Batched heartbeat got canceled due to caller context cancellation
Opened this issue · 1 comments
codemonkeycxy commented
Expected Behavior
Say I have the following activity code
func (a *Activities) MyActivity(ctx) (out, error)(
g, gctx := errgroup.WithContext(ctx)
g.SetLimit(4)
for _, batch := range batches {
batch := batch
g.Go(func() error {
activity.RecordHeartbeat(gctx)
// Goroutine logic
})
}
if err := g.Wait(); err != nil {
return nil, err
}
for _, item := range array {
activity.RecordHeartbeat(ctx)
// Additional logic
}
}
I expect heartbeat to get sent out to the server and my activity to NOT time out
Actual Behavior
Activity timed out with activity Heartbeat timeout
This is because g.Wait()
cancels gctx
but gctx
is still referenced in SDK Heartbeat
function's goroutine https://github.com/temporalio/sdk-go/blob/master/internal/internal_task_handlers.go#L2031. Due to the batch heartbeat logic, gctx
was used after g.Wait()
had finished in my code and caused a context canceled
error when making the call to the server
I could change activity.RecordHeartbeat(gctx)

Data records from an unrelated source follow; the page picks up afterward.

From an optimization exercise on the open Yosys and OpenROAD flow, aimed at small area; shortcuts taken in it are not production practice.
Function was checked by simulation only, so behaviour that the tests miss may differ from the original.
Power and IR drop assume default switching activity.

## design/flow/design.v

```verilog
module pc_crc16_step (
  input  wire [15:0] crc_in,
  input  wire [7:0]  data,
  output wire [15:0] crc_out
);
  wire [7:0] t = crc_in[15:8] ^ data;
  wire [7:0] x = t ^ {4'h0, t[7:4]};
  assign crc_out = {crc_in[7:0], 8'h00} ^ {x[3:0], 12'h000} ^ {3'b000, x, 5'h00} ^ {8'h00, x};
endmodule
module pc_crc16_frame #(
  parameter [15:0] CRC_INIT = 16'hFFFF,
  parameter [7:0]  B0       = 8'hCC,
  parameter [7:0]  B1       = 8'h01
) (
  input  wire [7:0]  b2,
  input  wire [7:0]  b3,
  input  wire [7:0]  b4,
  output wire [15:0] crc
);
  wire [15:0] c1, c2, c3, c4;
  pc_crc16_step u_s0 (.crc_in(CRC_INIT), .data(B0), .crc_out(c1));
  pc_crc16_step u_s1 (.crc_in(c1),       .data(B1), .crc_out(c2));
  pc_crc16_step u_s2 (.crc_in(c2),       .data(b2), .crc_out(c3));
  pc_crc16_step u_s3 (.crc_in(c3),       .data(b3), .crc_out(c4));
  pc_crc16_step u_s4 (.crc_in(c4),       .data(b4), .crc_out(crc));
endmodule
module pitchcomm_engine (
  input  wire        clk,
  input  wire        rst,         
  input  wire        bus_valid,
  input  wire        bus_write,
  input  wire [7:0]  bus_addr,
  input  wire [3:0]  bus_be,
  input  wire [31:0] bus_wdata,
  output reg  [31:0] bus_rdata,
  output reg         bus_fault
);
  localparam [7:0]  MAGIC        = 8'hCC;
  localparam [7:0]  VERSION      = 8'h01;
  localparam [15:0] CRC_INIT     = 16'hFFFF;
  localparam [31:0] DEDUP_WINDOW = 32'd500;
  localparam [31:0] CONFIG_VAL   = 32'h0001CC73;
  localparam [2:0] S_OK          = 3'd0;
  localparam [2:0] S_BAD_LENGTH  = 3'd1;
  localparam [2:0] S_BAD_MAGIC   = 3'd2;
  localparam [2:0] S_VERSION     = 3'd3;
  localparam [2:0] S_CHECKSUM    = 3'd4;
  localparam [2:0] S_DUPLICATE   = 3'd5;
  localparam [2:0] S_ILLEGAL     = 3'd7;
  reg [15:0] ck_acc;
  reg [7:0]  txseq;
  reg        tx_ok;                  
  reg [7:0]  txb2, txb3, txb4;       
  reg [7:0]  rxbuf [0:7];
  reg [31:0] rxlen;
  reg        rx_ok;                  
  reg [7:0]  rx_cmd, rx_code, rx_seq;
  reg [31:0] now;
  reg        valid;                  
  reg [7:0]  last_seq, last_cmd;
  reg [31:0] last_time;
  reg [2:0]  result;
  reg        err;
  wire [5:0] widx = bus_addr[7:2];
  wire rd_map = (widx != 6'd0) && (widx <= 6'd11 || (widx >= 6'd16 && widx <= 6'd31));
  wire wr_map = (widx == 6'd0) || (widx == 6'd8) || (widx == 6'd9) ||
                (widx >= 6'd24 && widx <= 6'd31);
  wire acc_ok = (bus_be == 4'b1111) && (bus_addr[1:0] == 2'b00) &&
                (bus_write ? wr_map : rd_map);
  wire fault_now = bus_valid && !acc_ok;
  wire wr_ok     = bus_valid && bus_write && acc_ok;
  always @* bus_fault = fault_now;
  wire we_cmd   = wr_ok && !bus_addr[5];
  wire we_now   = wr_ok && !bus_addr[6] && bus_addr[5] && !bus_addr[2];
  wire we_rxlen = wr_ok && !bus_addr[6] && bus_addr[2];
  wire we_rxbuf = wr_ok && bus_addr[6];
  wire [7:0] op   = bus_wdata[31:24];
  wire [7:0] op_a = bus_wdata[23:16];
  wire [7:0] op_b = bus_wdata[15:8];
  wire [7:0] op_c = bus_wdata[7:0];
  wire za = (op_a == 8'h00);
  wire zb = (op_b == 8'h00);
  wire zc = (op_c == 8'h00);
  wire is_nop      = (op == 8'h00) && za && zb && zc;
  wire is_ck_init  = (op == 8'h01) && za && zb && zc;
  wire is_ck_upd   = (op == 8'h02) && za && zb;
  wire is_enc_next = (op == 8'h10) && zc;
  wire is_enc_seq  = (op == 8'h11);
  wire is_seq_load = (op == 8'h12) && za && zb;
  wire is_decode   = (op == 8'h20) && za && zb && zc;
  wire is_admit    = (op == 8'h30) && zb;
  wire is_legal    = is_nop | is_ck_init | is_ck_upd | is_enc_next | is_enc_seq |
                     is_seq_load | is_decode | is_admit;
  wire        crc_tx = bus_addr[6];    
  wire [15:0] fcrc;
  pc_crc16_frame #(.CRC_INIT(CRC_INIT), .B0(MAGIC), .B1(VERSION)) u_fcrc (
    .b2(crc_tx ? txb2 : rxbuf[2]),
    .b3(crc_tx ? txb3 : rxbuf[3]),
    .b4(crc_tx ? txb4 : rxbuf[4]),
    .crc(fcrc)
  );
  wire [15:0] ck_next;
  pc_crc16_step u_ck_step (.crc_in(ck_acc), .data(op_c), .crc_out(ck_next));
  wire [7:0] txseq_cy = {txseq_cy[6:0] & txseq[6:0], 1'b1};
  wire [7:0] txseq_inc = txseq ^ txseq_cy;
  wire [2:0] dec_result =
      (rxlen != 32'd7)                  ? S_BAD_LENGTH :
      (rxbuf[0] != MAGIC)               ? S_BAD_MAGIC  :
      (rxbuf[1] != VERSION)             ? S_VERSION    :
      (fcrc != {rxbuf[5], rxbuf[6]})    ? S_CHECKSUM   : S_OK;
  wire [31:0] tx_x = now ^ last_time;
  wire [9:0]  bw;                      
  wire [8:0]  dlo;                     
  wire [32:9] cy;                      
  wire [31:9] mis;
  assign bw[0] = 1'b0;
  genvar g;
  generate
    for (g = 0; g < 9; g = g + 1) begin : g_lo
      assign dlo[g]  = tx_x[g] ^ bw[g];
      assign bw[g+1] = tx_x[g] ? last_time[g] : bw[g];
    end
    for (g = 9; g < 32; g = g + 1) begin : g_hi
      assign mis[g]  = tx_x[g] ^ cy[g];
      assign cy[g+1] = cy[g] & last_time[g];
    end
  endgenerate
  assign cy[9] = bw[9];
  wire in_window = ~(&dlo[8:4] & (dlo[3] | dlo[2])) & ~|mis;
  wire is_dup = valid && (op_c == last_seq) && (op_a == last_cmd) && in_window;
  wire do_ck   = we_cmd && (is_ck_init || is_ck_upd);
  wire do_seq  = we_cmd && (is_seq_load || is_enc_next);
  wire do_enc  = we_cmd && (is_enc_next || is_enc_seq);
  wire do_rx   = we_cmd && is_decode && (dec_result == S_OK);
  wire do_adm  = we_cmd && is_admit && !is_dup;
  wire [2:0] cmd_result =
      !is_legal           ? S_ILLEGAL   :
      is_decode           ? dec_result  :
      (is_admit && is_dup) ? S_DUPLICATE : S_OK;
  wire [31:0] wd_m   = bus_wdata & {32{~rst}};
  wire        ck_set = rst | is_ck_init;
  wire        seq_inc = is_enc_next & ~rst;
  always @(posedge clk)
    if (rst | do_ck)
      ck_acc <= ck_next | {16{ck_set}};
  always @(posedge clk)
    if (rst | do_seq)
      txseq <= seq_inc ? txseq_inc : wd_m[7:0];
  always @(posedge clk)
    if (rst | do_enc)
      tx_ok <= ~rst;
  always @(posedge clk)
    if (do_enc) begin
      txb2 <= op_a;
      txb3 <= op_b;
      txb4 <= is_enc_next ? txseq_inc : op_c;
    end
  integer i;
  always @(posedge clk)
    for (i = 0; i < 8; i = i + 1)
      if (rst | (we_rxbuf && bus_addr[4:2] == i))
        rxbuf[i] <= wd_m[7:0];
  always @(posedge clk)
    if (rst | we_rxlen)
      rxlen <= wd_m;
  always @(posedge clk)
    if (rst | we_now)
      now <= wd_m;
  always @(posedge clk)
    if (rst | do_rx)
      rx_ok <= ~rst;
  always @(posedge clk)
    if (do_rx) begin
      rx_cmd  <= rxbuf[2];
      rx_code <= rxbuf[3];
      rx_seq  <= rxbuf[4];
    end
  always @(posedge clk)
    if (rst | do_adm)
      valid <= ~rst;
  always @(posedge clk)
    if (do_adm) begin
      last_seq  <= op_c;
      last_cmd  <= op_a;
      last_time <= now;
    end
  always @(posedge clk)
    if (rst | we_cmd)
      result <= cmd_result & {3{~rst}};
  always @(posedge clk)
    err <= ~rst & (err | fault_now | (we_cmd & ~is_legal));
  wire [2:0] bi = bus_addr[4:2];
  reg [7:0] txbyte;
  always @* begin
    case (bi)
      3'd0: txbyte = MAGIC;
      3'd1: txbyte = VERSION;
      3'd2: txbyte = txb2;
      3'd3: txbyte = txb3;
      3'd4: txbyte = txb4;
      3'd5: txbyte = fcrc[15:8];
      3'd6: txbyte = fcrc[7:0];
      default: txbyte = 8'h00;
    endcase
  end
  wire [31:0] status_w = {23'h0, err, 4'b0000, result[2] & result[1], result};
  wire [31:0] rxf_w    = {8'h0, rx_cmd, rx_code, rx_seq} & {32{rx_ok}};
  wire [31:0] dds_w    = {15'h0, valid, last_cmd, last_seq} & {32{valid}};
  wire [31:0] ddt_w    = last_time & {32{valid}};
  always @* begin
    if (bus_addr[6])                       
      bus_rdata = {24'h0, bus_addr[5] ? rxbuf[bi] : (txbyte & {8{tx_ok}})};
    else if (bus_addr[5])                  
      case (bus_addr[3:2])
        2'd0: bus_rdata = now;
        2'd1: bus_rdata = rxlen;
        2'd2: bus_rdata = dds_w;
        default: bus_rdata = ddt_w;
      endcase
    else
      case (bi)
        3'd0, 3'd1: bus_rdata = status_w;   
        3'd2: bus_rdata = CONFIG_VAL;
        3'd3: bus_rdata = DEDUP_WINDOW;
        3'd4: bus_rdata = {16'h0, CRC_INIT};
        3'd5: bus_rdata = {16'h0, ck_acc};
        3'd6: bus_rdata = {24'h0, txseq};
        default: bus_rdata = rxf_w;
      endcase
  end
endmodule
```
This design comes from an exercise in tuning for small area on the open sky130 flow, not from production work. In this exercise RTL edits were held to simulation tests only and were not proved equivalent to the original. Power is estimated from default activity; no workload was simulated.

Setup of red:
==> module nvj_tpd, before the edit <==
module nvj_tpd #(
    parameter ID_MAX_BYTES = 10,
    parameter IDW          = 8 * ID_MAX_BYTES
) (
    input  wire           clk,
    input  wire           rst,
    input  wire           smp_valid,
    input  wire           smp_present,
    input  wire [3:0]     smp_len,
    input  wire [IDW-1:0] smp_id,
    output wire           ev_valid,
    output wire           ev_kind,
    output wire [3:0]     ev_len,
    output wire [IDW-1:0] ev_id,
    output wire           present,
    output reg            err_len
);
    reg           d_present;
    reg           d_ev;
    reg [3:0]     d_len;
    reg [IDW-1:0] d_id;
    wire len_ok = (smp_len != 4'd0) && (smp_len <= ID_MAX_BYTES);
    wire [ID_MAX_BYTES-1:0] below;
    genvar b;
    generate
        for (b = 0; b < ID_MAX_BYTES; b = b + 1) begin : g_below
            assign below[b] = (d_len > b);
        end
    endgenerate
    reg diff;
    integer k;
    always @(*) begin
        diff = (d_len != smp_len);
        for (k = 0; k < ID_MAX_BYTES; k = k + 1)
            if (below[k] && d_id[8*k +: 8] != smp_id[8*k +: 8]) diff = 1'b1;
    end
    wire load = smp_valid && smp_present && len_ok;
    always @(posedge clk) begin
        if (load) begin
            d_len <= smp_len;
            d_id  <= smp_id;
        end
    end
    always @(posedge clk) begin
        if (rst) begin
            d_present <= 1'b0;
            d_ev      <= 1'b0;
            err_len   <= 1'b0;
        end else begin
            d_ev <= smp_valid && (smp_present ? (len_ok && (!d_present || diff)) : d_present);
            if (smp_valid) begin
                if (!smp_present)  d_present <= 1'b0;
                else if (len_ok)   d_present <= 1'b1;
                else               err_len   <= 1'b1;
            end
        end
    end
    assign present  = d_present;
    assign ev_valid = d_ev;
    assign ev_kind  = d_ev && !d_present;
    assign ev_len   = d_ev ? d_len : 4'd0;
    generate
        for (b = 0; b < ID_MAX_BYTES; b = b + 1) begin : g_out
            wire en = d_ev && below[b];
            assign ev_id[8*b +: 8] = en ? d_id[8*b +: 8] : 8'h00;
        end
    endgenerate
endmodule
clock: 10.0 ns
lec_check: 0
cap_margin: 20
core_margin: 2
core_utilization: 40
place_density: 0.6
slew_margin: 20
standard.sh (not shown) runs the stock make flow with config.mk's settings and CLKGATE_MAP_FILE= SYNTH_SCRIPT=/design/flow/synth_recipe.tcl, a recipe that flattens the netlist after the stock synthesis.
==> flow/flow/run.sh <==
#!/bin/bash
set -euo pipefail
bash standard.sh \
  "BUFFER_PORTS_ARGS=-buffer_cell sky130_fd_sc_hd__buf_1" \
  "CTS_ARGS=-sink_clustering_enable -repair_clock_nets -dont_use_dummy_load -buf_list {sky130_fd_sc_hd__clkbuf_8} -sink_clustering_size 50 -sink_clustering_max_diameter 100" \
  finish > standard.log 2>&1
> inputs changed (red -> blue)
-- flow/design.v --
<<< red, line 132
    reg [IDW-1:0] d_id;
    wire len_ok = (smp_len != 4'd0) && (smp_len <= ID_MAX_BYTES);
    wire [ID_MAX_BYTES-1:0] below;
    genvar b;
    generate
        for (b = 0; b < ID_MAX_BYTES; b = b + 1) begin : g_below
            assign below[b] = (d_len > b);
        end
    endgenerate
    reg diff;
    integer k;
>>> blue, line 132
    reg [IDW-1:0] d_id;
    wire len_ok = (smp_len != 4'd0) && (smp_len <= ID_MAX_BYTES);
    wire [3:0] l = d_len;
    wire [ID_MAX_BYTES-1:0] below;
    assign below[0] = 1'b1;
    assign below[1] = l[3] | l[2] | l[1];
    assign below[2] = l[3] | l[2] | (l[1] & l[0]);
    assign below[3] = l[3] | l[2];
    assign below[4] = l[3] | (l[2] & (l[1] | l[0]));
    assign below[5] = l[3] | (l[2] & l[1]);
    assign below[6] = l[3] | (l[2] & l[1] & l[0]);
    assign below[7] = l[3];
    assign below[8] = l[3] & (l[1] | l[0]);
    assign below[9] = l[3] & l[1];
    reg diff;
    integer k;
<<< red, line 171
    assign ev_kind  = d_ev && !d_present;
    assign ev_len   = d_ev ? d_len : 4'd0;
    generate
        for (b = 0; b < ID_MAX_BYTES; b = b + 1) begin : g_out
>>> blue, line 176
    assign ev_kind  = d_ev && !d_present;
    assign ev_len   = d_ev ? d_len : 4'd0;
    genvar b;
    generate
        for (b = 0; b < ID_MAX_BYTES; b = b + 1) begin : g_out
## What came out
blue finished every step from synthesis to the final layout, and the layout passed the timing, design-rule and antenna checks.
Across both runs, final standard cell count with taps included and fillers excluded was lower for blue than for red.
Looking at red and blue, the power consumed by combinational cells is a wash.
From red to blue the numbers moved as follows: maximum frequency went down by 0.0080 GHz; sequential cell count was more or less identical; synthesized area per cell went up by 0.28 um^2; shortest period the worst path allows went up by 0.39 ns.
Higher met2 usage in global routing was reported by red, not blue.
On combinational power share: between red and blue, it ends up higher for red.
Taking red as the reference, in blue utilization down 0.32 points; worst setup slack saw a decrease; routed wire length saw a decrease.
Measured against each other, red and blue differ in non-clock inverter total of the final layout, the lower figure coming from blue.
The run showing the smaller design area is blue.

==> re-timing with driven ports <==
No port has a modelled driver above. Below, the same layouts with a new extraction and two added sets of constraints. Step 1 (the two cells are an assumption about what drives the block):
set clk [get_ports {clk}]
set_driving_cell -lib_cell sky130_fd_sc_hd__clkbuf_16 $clk
set_driving_cell -lib_cell sky130_fd_sc_hd__buf_2 [delete_from_list [all_inputs] $clk]
Step 2, shift: input delay + t, output delay - t, t = (earliest + latest rising clock arrival at the registers) / 2. This alone moves slack from input paths to output paths. Three values: ideal, step 1, step 2; two values: the first two.
run | t (ns) | setup slack, ns | worst setup path at the end | clock arrival spread, ns
red | 0.398 | 3.195 / 3.157 / 3.555 | register to output | 0.026 / 0.026
blue | 0.401 | 2.802 / 2.764 / 3.165 | register to output | 0.030 / 0.030
After both steps setup and hold are still met in every run listed.
Context: an optimization exercise on an open-source flow, tuned for small area and a short achievable clock period. The choices shown serve that exercise and are no tape-out recipe. In this exercise RTL edits were held to simulation tests only and were not proved equivalent to the original. No activity file was given, so power comes from the tool's default toggle rates.

Setup of v6:
Design xbee_rx, start of the top module:
module xbee_rx (
    input  wire       clk,
    input  wire       rst,         
    input  wire       wr_valid,
    input  wire [7:0] wr_data,
    input  wire       run,
    input  wire [1:0] mode,        
    input  wire       flush,
    output reg  [5:0] avail,
    output reg        out_valid,
    output reg  [1:0] out_kind,
    output reg  [7:0] out_data
);
    localparam CAP = 32;
    localparam ST_HUNT   = 3'd0;
    localparam ST_LEN_HI = 3'd1;
    localparam ST_LEN_LO = 3'd2;
    localparam ST_PAY    = 3'd3;
    localparam ST_CKS    = 3'd4;
    localparam K_PAYLOAD = 2'd0;
    localparam K_FRAME   = 2'd1;
    localparam K_BADCKS  = 2'd2;
    localparam K_SPECIAL = 2'd3;
    localparam [7:0] DELIM = 8'h7E;
    localparam [7:0] ESC   = 8'h7D;
    localparam [7:0] XON   = 8'h11;
    localparam [7:0] XOFF  = 8'h13;
    reg [7:0] sr [0:CAP-1];    
    reg [1:0] ctl_mode;
    reg       nz;           
    reg       mpar;         
    wire mode_change = (mode != ctl_mode);
    wire step        = run && mpar && !mode_change && !flush && nz;
    wire full        = avail[5];
    integer i;
    always @(posedge clk) begin
        if (wr_valid) begin
            sr[0] <= wr_data;
            for (i = 1; i < CAP; i = i + 1)
  ...
Size: roughly 310 flip-flops, ~32 I/O pins, about 0.013 sq mm of cells after synthesis.
Settings: LEC_CHECK=0, CAP_MARGIN=20, CORE_MARGIN=2, CORE_UTILIZATION=55, CTS_BUF_LIST=sky130_fd_sc_hd__clkbuf_16, CTS_CLUSTER_DIAMETER=100, CTS_CLUSTER_SIZE=32, SETUP_SLACK_MARGIN=3.8, SLEW_MARGIN=20, TNS_END_PERCENT=5; clock period 6.0 ns.
run.sh (not shown) runs the stock make flow with config.mk's settings and CLKGATE_MAP_FILE= SYNTH_SCRIPT=/design/flow/synth_recipe.tcl, a recipe that flattens the netlist after the stock synthesis.
v6: PASS, flow complete, no timing, DRC or antenna violations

to activity.RecordHeartbeat(ctx)
but wonder if SDK can avoid this pitfall by using context.Background()
Steps to Reproduce the Problem
Specifications
- Version: go.temporal.io/sdk v1.27.0
- Platform: Linux
Quinn-With-Two-Ns commented
Talked offline discussed we should:
- Clarify the documentation around how
RecordHeartbeat
will behave if the calling context is cancelled - If
RecordHeartbeat
is called with multiple contexts we should use the last non cancelled context.